`config.mk`:
```
export PLATFORM = sky130hd
export DESIGN_NAME = ide_sector_bridge
export DESIGN_NICKNAME = d
export VERILOG_FILES = /design/src/rtl/ide_bridge_pkg.sv /design/src/rtl/ide_bridge_decode.sv /design/src/rtl/ide_bridge_reg.sv /design/src/rtl/ide_sector_bridge.sv
export SDC_FILE = /design/constraint.sdc
export NUM_CORES = 1
export LEC_CHECK = 0
export BUFFER_PORTS_ARGS = -buffer_cell sky130_fd_sc_hd__clkbuf_2
export CORE_AREA = 2 2 70 72
export CTS_BUF_LIST = sky130_fd_sc_hd__clkbuf_8
export DETAILED_ROUTE_END_ITERATION = 10
export DIE_AREA = 0 0 72 74
export GPL_ROUTABILITY_DRIVEN = 0
export PLACE_DENSITY = 0.86
export SETUP_SLACK_MARGIN = 0.4
export SLEW_MARGIN = 20
export SYNTH_ARGS = -nofsm -noshare
export SYNTH_HDL_FRONTEND = slang
export SYNTH_SLANG_ARGS = --single-unit
```
`constraint.sdc`:
```
create_clock -name clk -period 3.37 [get_ports clk]
set_clock_uncertainty 0.05 [all_clocks]
set_input_delay 0.674 -clock clk [delete_from_list [all_inputs] [get_ports clk]]
set_output_delay 0.674 -clock clk [all_outputs]
set_load 0.01 [all_outputs]
```
`src/rtl/ide_bridge_pkg.sv`:
```
package ide_bridge_pkg;
  typedef enum logic {ST_IDLE, ST_STROBE} br_state_t;

  typedef struct packed {
    logic       sector;
    logic       tfile;
    logic       base;
    logic       odd;
    logic       tf_hi;
    logic [2:0] tf_reg;
  } br_dec_t;
endpackage

```
`src/rtl/ide_bridge_decode.sv`:
```
module ide_bridge_decode
  import ide_bridge_pkg::*;
#(
  parameter int HAW = 20,
  parameter int IO_AW = 16,
  parameter int REGION_W = 10,
  parameter logic [HAW-1:0] MEM_REGION = 20'hC8000,
  parameter logic [HAW-1:0] BASE_REG_ADDR = 20'hF7FFF,
  localparam int BASE_W = IO_AW - REGION_W
) (
  input  logic              cfg_use_io,
  input  logic              is_io,
  input  logic [HAW-1:0]    addr,
  input  logic [BASE_W-1:0] io_base,
  output br_dec_t           dec
);
  logic              in_region;
  logic [REGION_W-1:0] off;

  assign off = addr[REGION_W-1:0];

  always_comb begin
    if (cfg_use_io)
      in_region = is_io && (addr[IO_AW-1:REGION_W] == io_base);
    else
      in_region = !is_io && (addr[HAW-1:REGION_W] == MEM_REGION[HAW-1:REGION_W]);
  end

  always_comb begin
    dec        = '0;
    dec.sector = in_region && !off[REGION_W-1];
    dec.tfile  = in_region && off[REGION_W-1] && (off[REGION_W-2:4] == '0);
    dec.base   = !is_io && (addr == BASE_REG_ADDR);
    dec.odd    = addr[0];
    dec.tf_hi  = addr[3];
    dec.tf_reg = addr[2:0];
  end
endmodule

```
`src/rtl/ide_bridge_reg.sv`:
```
module ide_bridge_reg #(
  parameter int W = 8,
  parameter logic [W-1:0] RST = '0
) (
  input  logic         clk,
  input  logic         rst_n,
  input  logic         load,
  input  logic [W-1:0] d,
  output logic [W-1:0] q
);
  always_ff @(posedge clk) begin
    if (!rst_n)    q <= RST;
    else if (load) q <= d;
  end
endmodule

```
`src/rtl/ide_sector_bridge.sv`:
```
module ide_sector_bridge
  import ide_bridge_pkg::*;
#(
  parameter int HAW = 20,
  parameter int IO_AW = 16,
  parameter int REGION_W = 10,
  parameter logic [HAW-1:0] MEM_REGION = 20'hC8000,
  parameter logic [HAW-1:0] BASE_REG_ADDR = 20'hF7FFF,
  parameter logic [5:0] BASE_RST = 6'h0C
) (
  input  logic           clk,
  input  logic           rst_n,
  input  logic           cfg_use_io,
  input  logic           host_valid,
  output logic           host_ready,
  input  logic           host_is_io,
  input  logic           host_is_wr,
  input  logic [19:0]    host_addr,
  input  logic [7:0]     host_wdata,
  output logic           host_rvalid,
  output logic [7:0]     host_rdata,
  output logic           host_rdata_oe,
  output logic           dev_cs0_n,
  output logic           dev_cs1_n,
  output logic [2:0]     dev_addr,
  output logic           dev_rd_n,
  output logic           dev_wr_n,
  output logic [15:0]    dev_wdata,
  input  logic [15:0]    dev_rdata
);
  localparam int BASE_W = IO_AW - REGION_W;

  br_state_t          state_q;
  br_dec_t            dec;
  logic [BASE_W-1:0]  base_q;
  logic [7:0]         latch_q;
  logic               accept, needs_dev, pend_sector_q;
  logic               latch_ld, base_ld;
  logic [7:0]         latch_d;

  ide_bridge_decode #(
    .HAW(HAW), .IO_AW(IO_AW), .REGION_W(REGION_W),
    .MEM_REGION(MEM_REGION), .BASE_REG_ADDR(BASE_REG_ADDR)
  ) i_dec (
    .cfg_use_io(cfg_use_io), .is_io(host_is_io), .addr(host_addr[HAW-1:0]),
    .io_base(base_q), .dec(dec)
  );

  assign host_ready = (state_q == ST_IDLE);
  assign accept     = host_valid && host_ready;
  assign needs_dev  = (dec.sector && (host_is_wr == dec.odd)) || dec.tfile;

  // Latch: even write parks low byte; ending sector read keeps high byte
  always_comb begin
    latch_ld = 1'b0;
    latch_d  = host_wdata;
    if (accept && dec.sector && host_is_wr && !dec.odd) begin
      latch_ld = 1'b1;
    end else if (state_q == ST_STROBE && !dev_rd_n && pend_sector_q) begin
      latch_ld = 1'b1;
      latch_d  = dev_rdata[15:8];
    end
  end

  assign base_ld = accept && dec.base && host_is_wr;

  ide_bridge_reg #(.W(8), .RST(8'h00)) i_latch (
    .clk(clk), .rst_n(rst_n), .load(latch_ld), .d(latch_d), .q(latch_q)
  );

  ide_bridge_reg #(.W(BASE_W), .RST(BASE_RST[BASE_W-1:0])) i_base (
    .clk(clk), .rst_n(rst_n), .load(base_ld), .d(host_wdata[BASE_W-1:0]), .q(base_q)
  );

  always_ff @(posedge clk) begin
    if (!rst_n) begin
      state_q       <= ST_IDLE;
      dev_cs0_n     <= 1'b1;
      dev_cs1_n     <= 1'b1;
      dev_rd_n      <= 1'b1;
      dev_wr_n      <= 1'b1;
      dev_addr      <= '0;
      dev_wdata     <= '0;
      pend_sector_q <= 1'b0;
      host_rvalid   <= 1'b0;
      host_rdata    <= '0;
      host_rdata_oe <= 1'b0;
    end else if (state_q == ST_STROBE) begin
      state_q   <= ST_IDLE;
      dev_cs0_n <= 1'b1;
      dev_cs1_n <= 1'b1;
      dev_rd_n  <= 1'b1;
      dev_wr_n  <= 1'b1;
      dev_addr  <= '0;
      if (!dev_rd_n) begin
        host_rvalid   <= 1'b1;
        host_rdata_oe <= 1'b1;
        host_rdata    <= dev_rdata[7:0];
      end
    end else begin
      host_rvalid <= 1'b0;
      if (accept && needs_dev) begin
        state_q       <= ST_STROBE;
        pend_sector_q <= dec.sector;
        dev_cs0_n     <= !(dec.sector || !dec.tf_hi);
        dev_cs1_n     <= !(dec.tfile && dec.tf_hi);
        dev_addr      <= dec.sector ? 3'd0 : dec.tf_reg;
        dev_rd_n      <= host_is_wr;
        dev_wr_n      <= !host_is_wr;
        dev_wdata     <= dec.sector ? {host_wdata, latch_q} : {8'h00, host_wdata};
      end else if (accept && !host_is_wr) begin
        host_rvalid   <= 1'b1;
        host_rdata_oe <= dec.sector || dec.base;
        if (dec.sector)    host_rdata <= latch_q;
        else if (dec.base) host_rdata <= {{(8-BASE_W){1'b0}}, base_q};
        else               host_rdata <= 8'h00;
      end
    end
  end
endmodule

```
==> results of run 1 <==
report_power, final:
part	switching, mW	internal, mW	leakage (nW)
combinational	0.0693	0.0457	0.908
sequential	0.00279	0.582	0.396
clock	0.209	0.222	0.0543
total	0.281	0.850	1.36
flip-flops by register name, indices dropped and copies added (netlist names):
signal,cells
host_rvalid,1
dev_wdata,16
host_rdata_oe,1
dev_rd_n,1
pend_sector_q,1
i_latch.q,8
dev_wr_n,1
state_q,1
dev_cs0_n,1
i_base.q,6
host_rdata,8
dev_cs1_n,1
dev_addr,3
cell type report:
type | instances | area share (%)
clock buffers | 5 | 2.29
clock inverters | 3 | 1.54
inverters | 9 | 1.12
multi-input cells | 197 | 45.1
flip-flops and latches | 49 | 32.6
well taps | 54 | 2.25
repair buffers | 88 | 15.1
routing by layer:
metal	part of all wire, %	track usage (%)
met3	7.0	5.15
met1	41	34.3
met4	3.3	12.2
met2	49	45.2
met5	0	0
cells in the final DEF (no fill, tap or decap), types with 3 or more instances in the layout:
| cell | synthesis | routed |
|---|---|---|
| dfxtp_1 | 49 | 49 |
| mux2_2 | 5 | 5 |
| o21ai_0 | 8 | 8 |
| inv_1 | 7 | 7 |
| o2bb2ai_1 | 3 | 3 |
| xor2_1 | 7 | 7 |
| buf_4 | 0 | 5 |
| o22ai_1 | 12 | 12 |
| mux2i_1 | 13 | 13 |
| clkbuf_2 | 0 | 83 |
| a32o_1 | 6 | 6 |
| nor2b_1 | 7 | 7 |
| o31ai_1 | 9 | 9 |
| nor3_1 | 3 | 3 |
| clkbuf_8 | 0 | 5 |
| o2111ai_1 | 6 | 6 |
| nand3_1 | 12 | 12 |
| a31oi_1 | 8 | 8 |
| nand4_1 | 6 | 6 |
| o221a_2 | 6 | 6 |
| o211a_1 | 8 | 8 |
| a21oi_1 | 6 | 6 |
| nand2_1 | 44 | 44 |
worst min-delay path by stage:
stage          slack [ns]     startpoint             to
2_1_floorplan        0.40   i_latch.q[1]   i_latch.q[1]
3_3_place_gp         0.40    dev_addr[1]    dev_addr[1]
3_5_place_dp         0.41  dev_wdata[14]  dev_wdata[14]
4_1_cts              0.43  dev_wdata[14]  dev_wdata[14]
5_1_grt              0.46  dev_wdata[14]  dev_wdata[14]
6_report             0.42  dev_wdata[14]  dev_wdata[14]
kinds of logic after synthesis:
logic type      count (synthesis)
mux                            18
flops                          49
buf+inv                        29
compound gates                 78
xor+xnor                        7
simple gates                   94
worst max-delay path: cells and delay by family:
family / cells / cell delay (ns)
AOI/OAI and AO/OA: 2 / 0.54
and+or+nand+nor: 2 / 1.17
xor gates and xnor gates: 1 / 0.17
buffers and inverters: 1 / 0.11
stage by stage:
| stage | instances | instance area [um^2] | setup WS [ns] |
|---|---|---|---|
| final | 405 | 3010 | 0.821 |
| after global routing | 405 | 3010 | 0.726 |
| after CTS | 405 | 3010 | 0.891 |
| after detailed placement | 397 | 2890 | 0.628 |
| after global placement | 397 | 2890 | 0.686 |
| after floorplan | 275 | 2480 | 1.01 |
※ ※ ※
▶ **INSTRUCTIONS TO FOLLOW**
In the listing above, find the line with "results of run" and the line with "flip-flops by register", then print exactly those lines and every line between them.

▶ **EXPECTED OUTPUT**
==> results of run 1 <==
report_power, final:
part	switching, mW	internal, mW	leakage (nW)
combinational	0.0693	0.0457	0.908
sequential	0.00279	0.582	0.396
clock	0.209	0.222	0.0543
total	0.281	0.850	1.36
flip-flops by register name, indices dropped and copies added (netlist names):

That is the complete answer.